Only a number is expected in reply: the number of lines below that include the word "resAsserted".

Saved entries
══════════════════════════════

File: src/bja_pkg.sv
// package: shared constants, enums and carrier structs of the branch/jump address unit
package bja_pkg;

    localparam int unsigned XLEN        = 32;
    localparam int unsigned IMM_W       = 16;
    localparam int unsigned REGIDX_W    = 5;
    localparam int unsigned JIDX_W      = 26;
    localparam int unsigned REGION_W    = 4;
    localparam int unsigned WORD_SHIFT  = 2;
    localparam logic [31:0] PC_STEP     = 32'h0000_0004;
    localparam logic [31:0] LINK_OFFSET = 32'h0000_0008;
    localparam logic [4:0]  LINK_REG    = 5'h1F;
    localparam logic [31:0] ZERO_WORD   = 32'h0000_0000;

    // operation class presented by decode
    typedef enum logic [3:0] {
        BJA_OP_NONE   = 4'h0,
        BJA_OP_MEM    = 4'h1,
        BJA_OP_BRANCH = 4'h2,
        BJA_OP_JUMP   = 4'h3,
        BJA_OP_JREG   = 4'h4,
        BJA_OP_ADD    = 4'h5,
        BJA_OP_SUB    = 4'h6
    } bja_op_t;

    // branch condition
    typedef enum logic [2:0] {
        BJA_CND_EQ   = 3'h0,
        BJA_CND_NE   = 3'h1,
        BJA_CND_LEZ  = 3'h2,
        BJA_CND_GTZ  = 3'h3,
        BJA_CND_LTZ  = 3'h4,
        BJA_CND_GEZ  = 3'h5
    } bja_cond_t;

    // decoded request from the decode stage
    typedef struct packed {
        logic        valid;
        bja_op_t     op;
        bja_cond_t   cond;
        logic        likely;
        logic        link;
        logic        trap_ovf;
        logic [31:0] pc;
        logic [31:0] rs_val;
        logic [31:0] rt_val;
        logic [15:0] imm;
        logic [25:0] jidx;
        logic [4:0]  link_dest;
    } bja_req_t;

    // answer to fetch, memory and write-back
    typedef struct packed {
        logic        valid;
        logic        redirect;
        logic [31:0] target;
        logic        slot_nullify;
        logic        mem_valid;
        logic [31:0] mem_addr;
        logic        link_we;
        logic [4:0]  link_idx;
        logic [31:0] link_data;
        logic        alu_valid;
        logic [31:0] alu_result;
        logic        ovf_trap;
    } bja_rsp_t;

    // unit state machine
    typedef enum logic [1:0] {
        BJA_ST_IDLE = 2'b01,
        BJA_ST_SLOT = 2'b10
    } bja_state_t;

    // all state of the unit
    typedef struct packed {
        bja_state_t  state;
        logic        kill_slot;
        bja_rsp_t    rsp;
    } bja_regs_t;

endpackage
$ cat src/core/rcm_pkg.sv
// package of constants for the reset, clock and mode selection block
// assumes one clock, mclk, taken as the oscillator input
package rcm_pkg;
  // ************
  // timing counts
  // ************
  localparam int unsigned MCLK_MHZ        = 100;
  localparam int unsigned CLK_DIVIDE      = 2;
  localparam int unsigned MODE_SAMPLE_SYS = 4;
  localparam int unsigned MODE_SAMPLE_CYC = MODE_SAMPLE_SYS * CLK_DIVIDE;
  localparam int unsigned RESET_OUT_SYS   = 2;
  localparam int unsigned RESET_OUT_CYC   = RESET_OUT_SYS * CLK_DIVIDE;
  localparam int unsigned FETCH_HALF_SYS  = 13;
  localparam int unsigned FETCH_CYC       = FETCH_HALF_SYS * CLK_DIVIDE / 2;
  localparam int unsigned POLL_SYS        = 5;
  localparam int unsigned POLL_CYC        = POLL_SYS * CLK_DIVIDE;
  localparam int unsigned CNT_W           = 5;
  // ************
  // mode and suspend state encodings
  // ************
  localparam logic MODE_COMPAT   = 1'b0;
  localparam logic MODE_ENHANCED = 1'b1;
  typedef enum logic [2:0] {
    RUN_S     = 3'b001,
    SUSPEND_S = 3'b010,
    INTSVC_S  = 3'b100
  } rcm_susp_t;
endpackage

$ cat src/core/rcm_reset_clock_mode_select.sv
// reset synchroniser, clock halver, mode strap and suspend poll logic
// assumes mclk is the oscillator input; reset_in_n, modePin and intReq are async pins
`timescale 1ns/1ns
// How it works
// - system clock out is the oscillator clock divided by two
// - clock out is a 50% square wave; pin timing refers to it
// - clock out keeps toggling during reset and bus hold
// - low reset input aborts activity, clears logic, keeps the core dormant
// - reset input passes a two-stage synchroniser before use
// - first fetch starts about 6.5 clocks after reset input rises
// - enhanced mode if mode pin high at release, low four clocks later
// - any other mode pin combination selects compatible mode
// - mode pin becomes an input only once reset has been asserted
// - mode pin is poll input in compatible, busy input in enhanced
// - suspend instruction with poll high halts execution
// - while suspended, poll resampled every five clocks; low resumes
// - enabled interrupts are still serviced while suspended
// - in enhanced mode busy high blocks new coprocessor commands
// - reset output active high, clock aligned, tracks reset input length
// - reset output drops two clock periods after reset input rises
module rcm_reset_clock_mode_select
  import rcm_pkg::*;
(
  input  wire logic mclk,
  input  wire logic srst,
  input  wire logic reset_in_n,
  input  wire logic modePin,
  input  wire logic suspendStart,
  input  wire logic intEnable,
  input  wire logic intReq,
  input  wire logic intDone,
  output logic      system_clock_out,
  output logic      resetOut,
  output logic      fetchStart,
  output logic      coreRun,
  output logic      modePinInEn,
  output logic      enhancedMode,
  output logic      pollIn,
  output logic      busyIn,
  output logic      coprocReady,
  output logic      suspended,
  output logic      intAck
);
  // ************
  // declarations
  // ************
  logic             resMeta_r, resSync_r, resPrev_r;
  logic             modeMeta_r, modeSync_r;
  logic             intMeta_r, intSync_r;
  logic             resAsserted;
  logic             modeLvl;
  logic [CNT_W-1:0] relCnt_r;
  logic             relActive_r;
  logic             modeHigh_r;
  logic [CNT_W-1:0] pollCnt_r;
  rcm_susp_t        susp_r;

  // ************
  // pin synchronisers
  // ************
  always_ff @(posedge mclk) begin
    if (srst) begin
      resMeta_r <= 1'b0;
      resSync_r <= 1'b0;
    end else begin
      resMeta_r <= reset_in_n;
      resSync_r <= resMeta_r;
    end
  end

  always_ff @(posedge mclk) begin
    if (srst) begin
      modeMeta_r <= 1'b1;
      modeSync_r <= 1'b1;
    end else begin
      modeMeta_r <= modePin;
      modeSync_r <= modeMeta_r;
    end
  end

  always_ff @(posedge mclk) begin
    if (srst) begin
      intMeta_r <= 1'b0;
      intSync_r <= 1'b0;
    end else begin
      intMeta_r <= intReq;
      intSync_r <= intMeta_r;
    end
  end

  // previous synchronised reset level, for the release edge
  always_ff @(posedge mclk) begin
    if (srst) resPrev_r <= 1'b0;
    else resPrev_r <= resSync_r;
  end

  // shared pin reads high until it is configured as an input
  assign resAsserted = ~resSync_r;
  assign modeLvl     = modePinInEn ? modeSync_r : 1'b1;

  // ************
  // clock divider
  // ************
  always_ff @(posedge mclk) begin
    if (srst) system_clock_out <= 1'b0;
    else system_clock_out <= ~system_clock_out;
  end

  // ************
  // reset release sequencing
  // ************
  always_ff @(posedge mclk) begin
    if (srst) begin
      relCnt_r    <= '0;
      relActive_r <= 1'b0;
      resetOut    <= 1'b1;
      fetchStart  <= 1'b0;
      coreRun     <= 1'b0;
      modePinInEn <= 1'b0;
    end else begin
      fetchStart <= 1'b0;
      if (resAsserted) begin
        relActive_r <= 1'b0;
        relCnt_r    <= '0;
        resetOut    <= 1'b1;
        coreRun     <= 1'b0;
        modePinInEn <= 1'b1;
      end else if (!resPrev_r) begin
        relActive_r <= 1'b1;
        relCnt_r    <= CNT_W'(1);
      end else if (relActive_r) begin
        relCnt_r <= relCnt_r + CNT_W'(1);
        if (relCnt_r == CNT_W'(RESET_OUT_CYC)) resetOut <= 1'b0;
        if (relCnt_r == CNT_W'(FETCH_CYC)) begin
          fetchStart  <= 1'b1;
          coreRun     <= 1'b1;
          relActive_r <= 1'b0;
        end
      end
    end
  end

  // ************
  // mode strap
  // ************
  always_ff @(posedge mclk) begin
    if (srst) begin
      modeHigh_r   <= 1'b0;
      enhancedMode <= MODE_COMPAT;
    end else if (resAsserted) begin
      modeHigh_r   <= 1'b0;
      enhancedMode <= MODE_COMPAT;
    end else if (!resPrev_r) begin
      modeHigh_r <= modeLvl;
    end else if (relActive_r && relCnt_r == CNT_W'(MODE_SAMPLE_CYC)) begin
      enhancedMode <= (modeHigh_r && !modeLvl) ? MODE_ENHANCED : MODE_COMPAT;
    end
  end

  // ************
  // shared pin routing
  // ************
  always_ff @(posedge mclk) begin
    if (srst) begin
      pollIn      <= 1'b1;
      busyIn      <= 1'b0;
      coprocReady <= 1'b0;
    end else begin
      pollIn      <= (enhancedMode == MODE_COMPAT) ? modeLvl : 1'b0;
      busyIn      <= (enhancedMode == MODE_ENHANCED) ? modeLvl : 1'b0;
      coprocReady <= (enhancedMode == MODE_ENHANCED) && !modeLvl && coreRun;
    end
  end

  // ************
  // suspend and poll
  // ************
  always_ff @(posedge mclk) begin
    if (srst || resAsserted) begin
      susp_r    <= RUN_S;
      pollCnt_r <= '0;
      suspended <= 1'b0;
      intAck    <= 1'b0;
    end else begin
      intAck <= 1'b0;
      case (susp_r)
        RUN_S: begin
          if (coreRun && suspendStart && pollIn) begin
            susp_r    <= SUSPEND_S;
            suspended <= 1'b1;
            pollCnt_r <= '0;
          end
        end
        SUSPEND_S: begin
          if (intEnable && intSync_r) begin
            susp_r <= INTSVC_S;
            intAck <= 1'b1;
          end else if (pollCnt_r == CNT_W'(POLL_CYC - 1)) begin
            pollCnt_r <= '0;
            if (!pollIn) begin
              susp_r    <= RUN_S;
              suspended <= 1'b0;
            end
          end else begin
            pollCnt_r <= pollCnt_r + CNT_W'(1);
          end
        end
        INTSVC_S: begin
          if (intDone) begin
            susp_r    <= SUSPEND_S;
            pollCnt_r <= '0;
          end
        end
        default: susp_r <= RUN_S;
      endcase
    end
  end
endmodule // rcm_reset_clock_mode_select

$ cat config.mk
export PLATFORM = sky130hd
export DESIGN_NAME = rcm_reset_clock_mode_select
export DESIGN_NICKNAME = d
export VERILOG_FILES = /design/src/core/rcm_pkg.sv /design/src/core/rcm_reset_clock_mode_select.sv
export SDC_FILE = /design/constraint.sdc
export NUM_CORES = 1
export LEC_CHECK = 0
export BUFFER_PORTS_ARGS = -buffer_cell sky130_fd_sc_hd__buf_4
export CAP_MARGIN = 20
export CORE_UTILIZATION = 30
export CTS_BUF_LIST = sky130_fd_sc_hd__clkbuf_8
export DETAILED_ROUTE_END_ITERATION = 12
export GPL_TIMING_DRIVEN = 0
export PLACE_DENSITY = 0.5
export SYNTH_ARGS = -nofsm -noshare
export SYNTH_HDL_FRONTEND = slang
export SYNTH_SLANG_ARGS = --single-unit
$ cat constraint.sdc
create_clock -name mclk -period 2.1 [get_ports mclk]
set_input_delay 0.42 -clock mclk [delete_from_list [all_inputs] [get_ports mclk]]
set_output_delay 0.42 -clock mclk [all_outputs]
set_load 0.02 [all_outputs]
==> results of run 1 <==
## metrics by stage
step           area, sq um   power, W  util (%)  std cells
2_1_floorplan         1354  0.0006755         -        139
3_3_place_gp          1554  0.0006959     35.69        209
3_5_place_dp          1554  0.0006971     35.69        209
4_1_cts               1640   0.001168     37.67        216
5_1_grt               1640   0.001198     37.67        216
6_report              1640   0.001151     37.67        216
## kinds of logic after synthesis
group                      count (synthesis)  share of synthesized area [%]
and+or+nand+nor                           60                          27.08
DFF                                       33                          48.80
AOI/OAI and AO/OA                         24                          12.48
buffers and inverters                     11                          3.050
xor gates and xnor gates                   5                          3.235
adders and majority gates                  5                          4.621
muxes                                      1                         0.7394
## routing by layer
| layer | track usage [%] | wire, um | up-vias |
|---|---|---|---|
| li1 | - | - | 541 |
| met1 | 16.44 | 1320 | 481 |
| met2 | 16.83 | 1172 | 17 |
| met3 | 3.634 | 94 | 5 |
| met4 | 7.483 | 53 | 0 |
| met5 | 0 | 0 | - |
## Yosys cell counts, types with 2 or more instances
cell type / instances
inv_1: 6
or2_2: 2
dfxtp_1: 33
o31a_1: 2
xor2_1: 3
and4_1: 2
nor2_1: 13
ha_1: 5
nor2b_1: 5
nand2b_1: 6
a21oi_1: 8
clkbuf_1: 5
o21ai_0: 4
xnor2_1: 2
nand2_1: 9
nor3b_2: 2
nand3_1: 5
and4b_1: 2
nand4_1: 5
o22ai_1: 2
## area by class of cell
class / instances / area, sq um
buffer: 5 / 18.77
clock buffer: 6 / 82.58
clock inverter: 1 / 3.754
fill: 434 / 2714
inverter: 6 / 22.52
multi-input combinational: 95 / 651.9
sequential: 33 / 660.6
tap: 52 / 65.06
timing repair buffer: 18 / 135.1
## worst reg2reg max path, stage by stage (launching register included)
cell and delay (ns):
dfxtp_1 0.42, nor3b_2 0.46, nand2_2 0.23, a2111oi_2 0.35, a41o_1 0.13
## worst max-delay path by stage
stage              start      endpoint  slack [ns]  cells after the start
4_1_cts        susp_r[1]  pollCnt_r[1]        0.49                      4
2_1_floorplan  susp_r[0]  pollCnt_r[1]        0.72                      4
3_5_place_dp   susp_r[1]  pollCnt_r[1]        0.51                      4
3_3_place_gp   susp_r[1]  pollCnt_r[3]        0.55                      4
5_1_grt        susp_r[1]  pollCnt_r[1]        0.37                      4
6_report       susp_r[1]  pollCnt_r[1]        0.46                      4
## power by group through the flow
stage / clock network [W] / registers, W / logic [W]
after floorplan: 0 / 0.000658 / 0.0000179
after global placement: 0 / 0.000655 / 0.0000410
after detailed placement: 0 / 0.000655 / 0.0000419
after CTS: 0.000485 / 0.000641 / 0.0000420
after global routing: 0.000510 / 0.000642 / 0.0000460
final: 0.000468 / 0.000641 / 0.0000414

══════════════════════════════

> [Result for this task] 5